Questa seconda parte dell’operazione per liberare le infermiere ed il medico palestinese naturalizzato bulgaro, detenuti per otto anni nelle carceri libiche sotto l’accusa di avere inoculato il virus dell’Aids a oltre 400 piccoli pazienti di un ospedale di Bengasi, sarebbe stata preparata da Tony Blair in occasione di uno dei suoi ultimi viaggi all’estero in qualità di primo ministro britannico, poco meno di un anno fa. Saïf Gheddafi, che non spiega la fonte degli oltre 400 milioni di dollari di indennizzi alle famiglie dei bimbi ammalati dice poi a Le Monde che la Francia avrebbe stretto con la Libia anche un accordo di cooperazione militare che prevede esercitazioni congiunte e la fornitura a Tripoli di missili anticarro francesi Milan, per un valore che il figlio del Colonnello stima in 100 milioni di euro, oltre ad un accordo di produzione e manutenzione di equipaggiamenti d’arma. Sarebbe il primo accordo di cooperazione militare dopo la levata dell’embargo, nel 2004, successiva al pagamento degli indennizzi libici per le stragi terroristiche di Lockherbie e del volo UTA (esploso nei cieli del Ciad nel 1989, 170 morti, tra i quali moltissimi francesi). Diciamo quindi che l’affaire delle infermiere bulgare rappresenta una sorta di baratto indennitario tra Libia, Francia e Regno Unito, nel migliore stile gheddafiano.

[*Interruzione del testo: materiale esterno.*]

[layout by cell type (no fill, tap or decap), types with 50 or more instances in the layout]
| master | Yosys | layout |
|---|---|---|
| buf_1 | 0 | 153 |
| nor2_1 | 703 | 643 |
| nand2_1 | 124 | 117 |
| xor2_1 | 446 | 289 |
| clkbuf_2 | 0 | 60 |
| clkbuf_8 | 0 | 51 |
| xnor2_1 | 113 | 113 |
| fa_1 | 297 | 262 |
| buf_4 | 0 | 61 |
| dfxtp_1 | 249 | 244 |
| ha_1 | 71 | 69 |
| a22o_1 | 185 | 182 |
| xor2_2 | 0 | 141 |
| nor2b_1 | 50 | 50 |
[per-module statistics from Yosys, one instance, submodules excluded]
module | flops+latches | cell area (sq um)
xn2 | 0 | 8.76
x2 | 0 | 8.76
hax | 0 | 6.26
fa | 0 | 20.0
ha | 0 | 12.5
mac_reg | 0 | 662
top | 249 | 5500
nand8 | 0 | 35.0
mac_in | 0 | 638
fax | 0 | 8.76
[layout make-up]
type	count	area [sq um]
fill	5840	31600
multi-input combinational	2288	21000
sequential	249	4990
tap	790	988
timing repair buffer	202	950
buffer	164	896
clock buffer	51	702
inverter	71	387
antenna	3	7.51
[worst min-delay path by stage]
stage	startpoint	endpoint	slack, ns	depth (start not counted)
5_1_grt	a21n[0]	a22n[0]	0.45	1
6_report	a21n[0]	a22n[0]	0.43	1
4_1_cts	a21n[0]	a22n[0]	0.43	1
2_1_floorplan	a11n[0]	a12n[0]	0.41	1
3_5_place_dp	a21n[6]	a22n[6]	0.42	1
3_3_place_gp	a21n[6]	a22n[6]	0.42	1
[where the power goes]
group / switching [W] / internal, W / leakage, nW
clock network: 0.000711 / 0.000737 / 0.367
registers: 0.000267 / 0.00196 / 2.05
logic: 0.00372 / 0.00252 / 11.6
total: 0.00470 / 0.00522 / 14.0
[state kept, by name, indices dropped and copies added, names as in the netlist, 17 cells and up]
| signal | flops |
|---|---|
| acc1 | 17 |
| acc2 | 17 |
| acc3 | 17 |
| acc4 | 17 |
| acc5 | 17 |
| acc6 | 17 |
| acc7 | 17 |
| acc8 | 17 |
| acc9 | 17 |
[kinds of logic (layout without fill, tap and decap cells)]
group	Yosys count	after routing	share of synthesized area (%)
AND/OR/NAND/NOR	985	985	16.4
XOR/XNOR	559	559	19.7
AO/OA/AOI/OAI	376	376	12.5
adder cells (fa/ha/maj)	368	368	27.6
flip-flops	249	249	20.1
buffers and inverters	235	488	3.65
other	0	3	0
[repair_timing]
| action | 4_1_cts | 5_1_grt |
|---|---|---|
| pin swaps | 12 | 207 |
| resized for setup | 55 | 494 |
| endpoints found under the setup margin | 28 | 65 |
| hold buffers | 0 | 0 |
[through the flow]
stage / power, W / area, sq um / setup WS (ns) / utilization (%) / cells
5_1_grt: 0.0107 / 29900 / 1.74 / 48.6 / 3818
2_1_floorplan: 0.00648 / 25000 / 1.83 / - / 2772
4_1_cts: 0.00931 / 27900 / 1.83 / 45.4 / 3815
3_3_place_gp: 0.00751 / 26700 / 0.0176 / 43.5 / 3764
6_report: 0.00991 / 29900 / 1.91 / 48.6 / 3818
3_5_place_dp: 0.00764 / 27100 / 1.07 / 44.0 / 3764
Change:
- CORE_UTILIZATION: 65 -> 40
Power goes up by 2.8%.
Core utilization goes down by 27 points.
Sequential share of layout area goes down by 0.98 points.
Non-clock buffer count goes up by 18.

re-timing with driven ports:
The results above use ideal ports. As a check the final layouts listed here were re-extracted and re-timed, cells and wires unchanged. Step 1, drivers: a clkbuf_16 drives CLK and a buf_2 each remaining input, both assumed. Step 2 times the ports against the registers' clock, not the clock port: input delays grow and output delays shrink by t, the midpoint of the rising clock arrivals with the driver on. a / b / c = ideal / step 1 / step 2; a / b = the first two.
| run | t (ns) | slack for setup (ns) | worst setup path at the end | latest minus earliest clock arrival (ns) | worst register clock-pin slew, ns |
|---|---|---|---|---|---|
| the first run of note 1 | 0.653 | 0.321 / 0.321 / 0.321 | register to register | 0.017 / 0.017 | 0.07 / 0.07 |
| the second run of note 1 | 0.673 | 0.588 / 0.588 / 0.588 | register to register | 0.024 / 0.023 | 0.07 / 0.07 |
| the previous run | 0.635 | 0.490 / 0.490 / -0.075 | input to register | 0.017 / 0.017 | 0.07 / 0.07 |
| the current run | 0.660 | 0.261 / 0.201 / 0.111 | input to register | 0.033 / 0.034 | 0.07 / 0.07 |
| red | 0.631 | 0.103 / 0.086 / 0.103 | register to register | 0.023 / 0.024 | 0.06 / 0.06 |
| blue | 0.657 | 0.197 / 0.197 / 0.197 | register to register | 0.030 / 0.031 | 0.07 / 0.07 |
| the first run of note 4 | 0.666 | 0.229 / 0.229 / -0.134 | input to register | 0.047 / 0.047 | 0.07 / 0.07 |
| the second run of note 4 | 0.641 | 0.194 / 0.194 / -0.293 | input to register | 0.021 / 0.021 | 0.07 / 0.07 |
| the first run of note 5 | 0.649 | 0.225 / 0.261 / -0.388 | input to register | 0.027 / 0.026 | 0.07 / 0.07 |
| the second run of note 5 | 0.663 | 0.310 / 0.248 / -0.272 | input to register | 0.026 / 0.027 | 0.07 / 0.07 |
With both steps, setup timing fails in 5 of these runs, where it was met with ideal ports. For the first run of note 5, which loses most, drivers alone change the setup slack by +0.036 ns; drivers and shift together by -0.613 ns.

Il trentacinquenne figlio della “Guida” ha anche aggiunto, nel corso del colloquio con Le Monde, avvenuto in un lussuoso albergo di Nizza, che nel protocollo d’intesa originario tra Libia e Francia vi sarebbe anche stata una garanzia di difesa da parte di Parigi in caso di minaccia alla sicurezza nazionale di Tripoli. Se queste “rivelazioni” si dimostreranno autentiche (ma con la famiglia Gheddafi non si è mai certi di nulla), avremo l’ennesima conferma della persistenza di reti di negoziazione parallele a quelle ufficiali, svolte anch’esse ai massimi livelli, e che segnano la distanza tra proposizioni ad uso e consumo di elettorato e stampa ed azioni concrete di politica estera. Sembra la scoperta dell’acqua calda, ma per qualche politologo alle vongole di casa nostra sarà un brusco risveglio.

Né manca, nella dovizia di dettagli sulla vecchia-nuova strategia euromediterranea di Sarkozy, uno sberleffo libico agli ottusi italiani: per Gheddafi Jr., una centrale nucleare “non è essenziale per la Libia. Noi abbiamo gli idrocarburi. La decisione di dotarci di una centrale nucleare ci permetterà di esportare elettricità, soprattutto verso l’Italia“.

Cioè verso il paese che in Europa ha la maggior fame di elettricità, e che è stato costretto a rinunciare al nucleare per i diktat della propria arcaica sinistra rossoverde. Ma non temete, Pecoraro Scanio farà pattugliare il Canale di Sicilia: in caso di incidente nucleare, non un neutrone entrerà nello spazio aeronavale italiano. La nostra purezza ambientale ed ambientalista resterà incontaminata. Quanto la nostra reputazione di gonzi planetari, s’intende.

Aggiornamento del 2 agosto: Sarkozy arriva prima di Gheddafi Jr., e smentisce, come da copione e contratto.